[Your task]: Extract all lines in the data that contain the word "else".
BEGIN Dataset content
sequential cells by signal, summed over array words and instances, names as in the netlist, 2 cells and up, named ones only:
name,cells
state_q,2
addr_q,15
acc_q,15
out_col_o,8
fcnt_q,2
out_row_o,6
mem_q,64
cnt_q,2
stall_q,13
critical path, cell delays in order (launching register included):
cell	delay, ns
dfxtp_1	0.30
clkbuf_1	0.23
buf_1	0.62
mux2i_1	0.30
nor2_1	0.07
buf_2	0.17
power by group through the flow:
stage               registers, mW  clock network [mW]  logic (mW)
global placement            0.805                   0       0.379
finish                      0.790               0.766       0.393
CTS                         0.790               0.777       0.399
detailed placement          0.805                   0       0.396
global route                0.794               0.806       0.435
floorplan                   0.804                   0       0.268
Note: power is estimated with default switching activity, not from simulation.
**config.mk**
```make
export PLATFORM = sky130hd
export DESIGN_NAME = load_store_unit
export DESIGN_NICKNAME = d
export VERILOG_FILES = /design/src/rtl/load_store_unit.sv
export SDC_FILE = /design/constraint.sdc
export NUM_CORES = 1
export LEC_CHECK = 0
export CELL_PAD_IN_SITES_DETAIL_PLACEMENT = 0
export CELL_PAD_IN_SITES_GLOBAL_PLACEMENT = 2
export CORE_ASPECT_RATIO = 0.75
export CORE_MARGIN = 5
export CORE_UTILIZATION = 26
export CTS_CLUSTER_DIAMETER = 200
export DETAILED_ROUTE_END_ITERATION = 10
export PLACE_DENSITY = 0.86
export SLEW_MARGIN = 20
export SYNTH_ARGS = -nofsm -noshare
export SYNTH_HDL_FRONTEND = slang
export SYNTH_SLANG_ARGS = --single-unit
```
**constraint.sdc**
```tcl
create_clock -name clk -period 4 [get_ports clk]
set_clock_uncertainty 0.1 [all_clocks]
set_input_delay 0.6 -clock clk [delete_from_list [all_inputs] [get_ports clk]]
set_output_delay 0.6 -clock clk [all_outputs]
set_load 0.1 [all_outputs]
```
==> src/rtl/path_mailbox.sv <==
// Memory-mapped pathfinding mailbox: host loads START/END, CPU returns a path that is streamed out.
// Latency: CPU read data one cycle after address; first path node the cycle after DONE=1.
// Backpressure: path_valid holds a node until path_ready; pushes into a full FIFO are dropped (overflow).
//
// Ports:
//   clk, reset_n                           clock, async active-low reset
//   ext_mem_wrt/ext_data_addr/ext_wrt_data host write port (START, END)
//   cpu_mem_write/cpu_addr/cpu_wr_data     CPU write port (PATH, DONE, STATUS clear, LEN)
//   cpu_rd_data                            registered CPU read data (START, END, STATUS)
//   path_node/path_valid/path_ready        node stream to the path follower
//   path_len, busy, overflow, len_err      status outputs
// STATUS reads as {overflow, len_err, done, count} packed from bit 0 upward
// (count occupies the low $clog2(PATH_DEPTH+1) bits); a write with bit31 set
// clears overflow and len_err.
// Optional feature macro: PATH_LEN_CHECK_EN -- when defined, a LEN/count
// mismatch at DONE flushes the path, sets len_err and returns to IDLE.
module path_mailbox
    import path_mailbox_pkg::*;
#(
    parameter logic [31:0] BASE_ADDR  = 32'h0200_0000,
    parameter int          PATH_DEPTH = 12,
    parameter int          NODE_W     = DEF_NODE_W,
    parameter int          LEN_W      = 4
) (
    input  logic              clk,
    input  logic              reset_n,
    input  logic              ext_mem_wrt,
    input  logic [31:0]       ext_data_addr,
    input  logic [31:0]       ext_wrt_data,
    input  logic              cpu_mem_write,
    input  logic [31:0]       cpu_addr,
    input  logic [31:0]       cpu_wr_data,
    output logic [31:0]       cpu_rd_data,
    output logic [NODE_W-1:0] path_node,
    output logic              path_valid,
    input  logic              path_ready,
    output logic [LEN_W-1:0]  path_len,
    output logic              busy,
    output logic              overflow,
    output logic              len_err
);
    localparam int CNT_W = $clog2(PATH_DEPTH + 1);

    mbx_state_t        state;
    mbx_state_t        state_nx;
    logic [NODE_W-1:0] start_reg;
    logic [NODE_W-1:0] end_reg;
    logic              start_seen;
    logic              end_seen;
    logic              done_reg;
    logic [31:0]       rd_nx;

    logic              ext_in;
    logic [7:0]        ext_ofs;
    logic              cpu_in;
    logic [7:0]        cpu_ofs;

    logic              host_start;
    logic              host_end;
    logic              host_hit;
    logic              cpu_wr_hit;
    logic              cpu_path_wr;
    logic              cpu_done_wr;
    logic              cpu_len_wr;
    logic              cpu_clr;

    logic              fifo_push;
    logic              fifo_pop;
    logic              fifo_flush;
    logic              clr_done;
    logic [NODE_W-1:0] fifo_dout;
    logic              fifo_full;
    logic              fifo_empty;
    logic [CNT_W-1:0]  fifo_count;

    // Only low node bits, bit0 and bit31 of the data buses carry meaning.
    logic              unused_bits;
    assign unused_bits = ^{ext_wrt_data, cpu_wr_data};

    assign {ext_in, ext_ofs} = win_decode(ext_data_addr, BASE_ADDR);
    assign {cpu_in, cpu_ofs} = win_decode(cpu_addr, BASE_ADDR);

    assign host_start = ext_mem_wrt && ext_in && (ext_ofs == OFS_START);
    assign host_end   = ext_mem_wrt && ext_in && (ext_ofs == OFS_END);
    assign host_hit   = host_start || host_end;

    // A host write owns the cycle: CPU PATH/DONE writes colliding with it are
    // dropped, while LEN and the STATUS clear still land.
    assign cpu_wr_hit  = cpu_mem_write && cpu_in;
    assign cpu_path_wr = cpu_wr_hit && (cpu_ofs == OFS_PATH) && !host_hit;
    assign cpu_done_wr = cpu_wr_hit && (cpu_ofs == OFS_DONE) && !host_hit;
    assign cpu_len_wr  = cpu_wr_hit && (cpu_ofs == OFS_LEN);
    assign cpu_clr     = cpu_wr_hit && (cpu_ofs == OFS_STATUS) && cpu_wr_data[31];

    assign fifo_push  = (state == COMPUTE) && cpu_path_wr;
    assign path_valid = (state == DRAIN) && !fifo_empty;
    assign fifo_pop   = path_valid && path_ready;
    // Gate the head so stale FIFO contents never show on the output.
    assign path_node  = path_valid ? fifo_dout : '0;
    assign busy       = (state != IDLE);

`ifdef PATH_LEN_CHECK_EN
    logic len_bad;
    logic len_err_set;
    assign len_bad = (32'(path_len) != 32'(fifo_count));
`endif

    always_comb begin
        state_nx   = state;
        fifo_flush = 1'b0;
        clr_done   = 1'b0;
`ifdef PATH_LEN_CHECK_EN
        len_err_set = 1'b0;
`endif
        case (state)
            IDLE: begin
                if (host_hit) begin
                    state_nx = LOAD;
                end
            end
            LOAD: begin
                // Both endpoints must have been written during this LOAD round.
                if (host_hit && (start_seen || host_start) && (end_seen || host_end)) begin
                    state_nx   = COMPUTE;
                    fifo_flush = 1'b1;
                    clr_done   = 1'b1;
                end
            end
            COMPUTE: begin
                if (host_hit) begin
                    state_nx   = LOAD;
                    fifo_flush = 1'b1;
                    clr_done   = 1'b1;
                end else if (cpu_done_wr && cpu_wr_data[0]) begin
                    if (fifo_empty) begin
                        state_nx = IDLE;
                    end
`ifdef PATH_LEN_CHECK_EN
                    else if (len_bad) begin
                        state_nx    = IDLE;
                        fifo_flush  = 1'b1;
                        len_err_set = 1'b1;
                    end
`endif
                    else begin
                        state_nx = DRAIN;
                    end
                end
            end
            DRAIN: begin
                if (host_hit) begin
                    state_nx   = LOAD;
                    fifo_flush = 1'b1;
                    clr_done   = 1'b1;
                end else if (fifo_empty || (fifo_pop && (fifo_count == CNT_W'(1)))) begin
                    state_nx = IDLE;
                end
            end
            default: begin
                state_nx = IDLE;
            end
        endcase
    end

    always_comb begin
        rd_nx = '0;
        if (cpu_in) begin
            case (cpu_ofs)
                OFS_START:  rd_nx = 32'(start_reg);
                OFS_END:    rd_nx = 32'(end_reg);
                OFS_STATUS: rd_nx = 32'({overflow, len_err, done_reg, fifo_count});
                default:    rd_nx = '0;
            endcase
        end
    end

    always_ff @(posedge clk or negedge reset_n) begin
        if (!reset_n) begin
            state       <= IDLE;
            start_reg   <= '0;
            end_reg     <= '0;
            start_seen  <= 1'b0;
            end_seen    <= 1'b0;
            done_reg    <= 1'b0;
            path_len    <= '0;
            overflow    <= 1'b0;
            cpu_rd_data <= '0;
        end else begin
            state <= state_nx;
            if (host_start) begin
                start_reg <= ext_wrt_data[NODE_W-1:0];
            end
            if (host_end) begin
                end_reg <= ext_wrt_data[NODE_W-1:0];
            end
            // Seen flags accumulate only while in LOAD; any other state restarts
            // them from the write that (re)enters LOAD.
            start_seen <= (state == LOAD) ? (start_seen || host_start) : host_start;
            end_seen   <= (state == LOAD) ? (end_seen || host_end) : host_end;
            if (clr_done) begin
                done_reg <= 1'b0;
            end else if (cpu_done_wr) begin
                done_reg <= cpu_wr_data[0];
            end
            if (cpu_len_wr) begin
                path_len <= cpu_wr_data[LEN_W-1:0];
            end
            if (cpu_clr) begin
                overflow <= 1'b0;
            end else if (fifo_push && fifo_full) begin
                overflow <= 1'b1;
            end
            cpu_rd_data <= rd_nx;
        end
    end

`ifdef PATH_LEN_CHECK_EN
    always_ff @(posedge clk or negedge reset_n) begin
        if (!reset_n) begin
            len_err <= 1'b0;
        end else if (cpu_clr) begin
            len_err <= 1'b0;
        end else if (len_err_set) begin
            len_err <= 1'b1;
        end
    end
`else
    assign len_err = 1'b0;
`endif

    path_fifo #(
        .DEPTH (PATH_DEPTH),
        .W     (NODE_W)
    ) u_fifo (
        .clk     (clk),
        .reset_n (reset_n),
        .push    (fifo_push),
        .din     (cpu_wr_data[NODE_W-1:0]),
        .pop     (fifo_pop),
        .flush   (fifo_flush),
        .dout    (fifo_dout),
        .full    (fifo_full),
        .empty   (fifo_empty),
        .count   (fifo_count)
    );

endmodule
END Dataset content
[Result for this task]:
                end else if (cpu_done_wr && cpu_wr_data[0]) begin
                    else if (len_bad) begin
                    else begin
                end else if (fifo_empty || (fifo_pop && (fifo_count == CNT_W'(1)))) begin
        end else begin
            end else if (cpu_done_wr) begin
            end else if (fifo_push && fifo_full) begin
        end else if (cpu_clr) begin
        end else if (len_err_set) begin
`else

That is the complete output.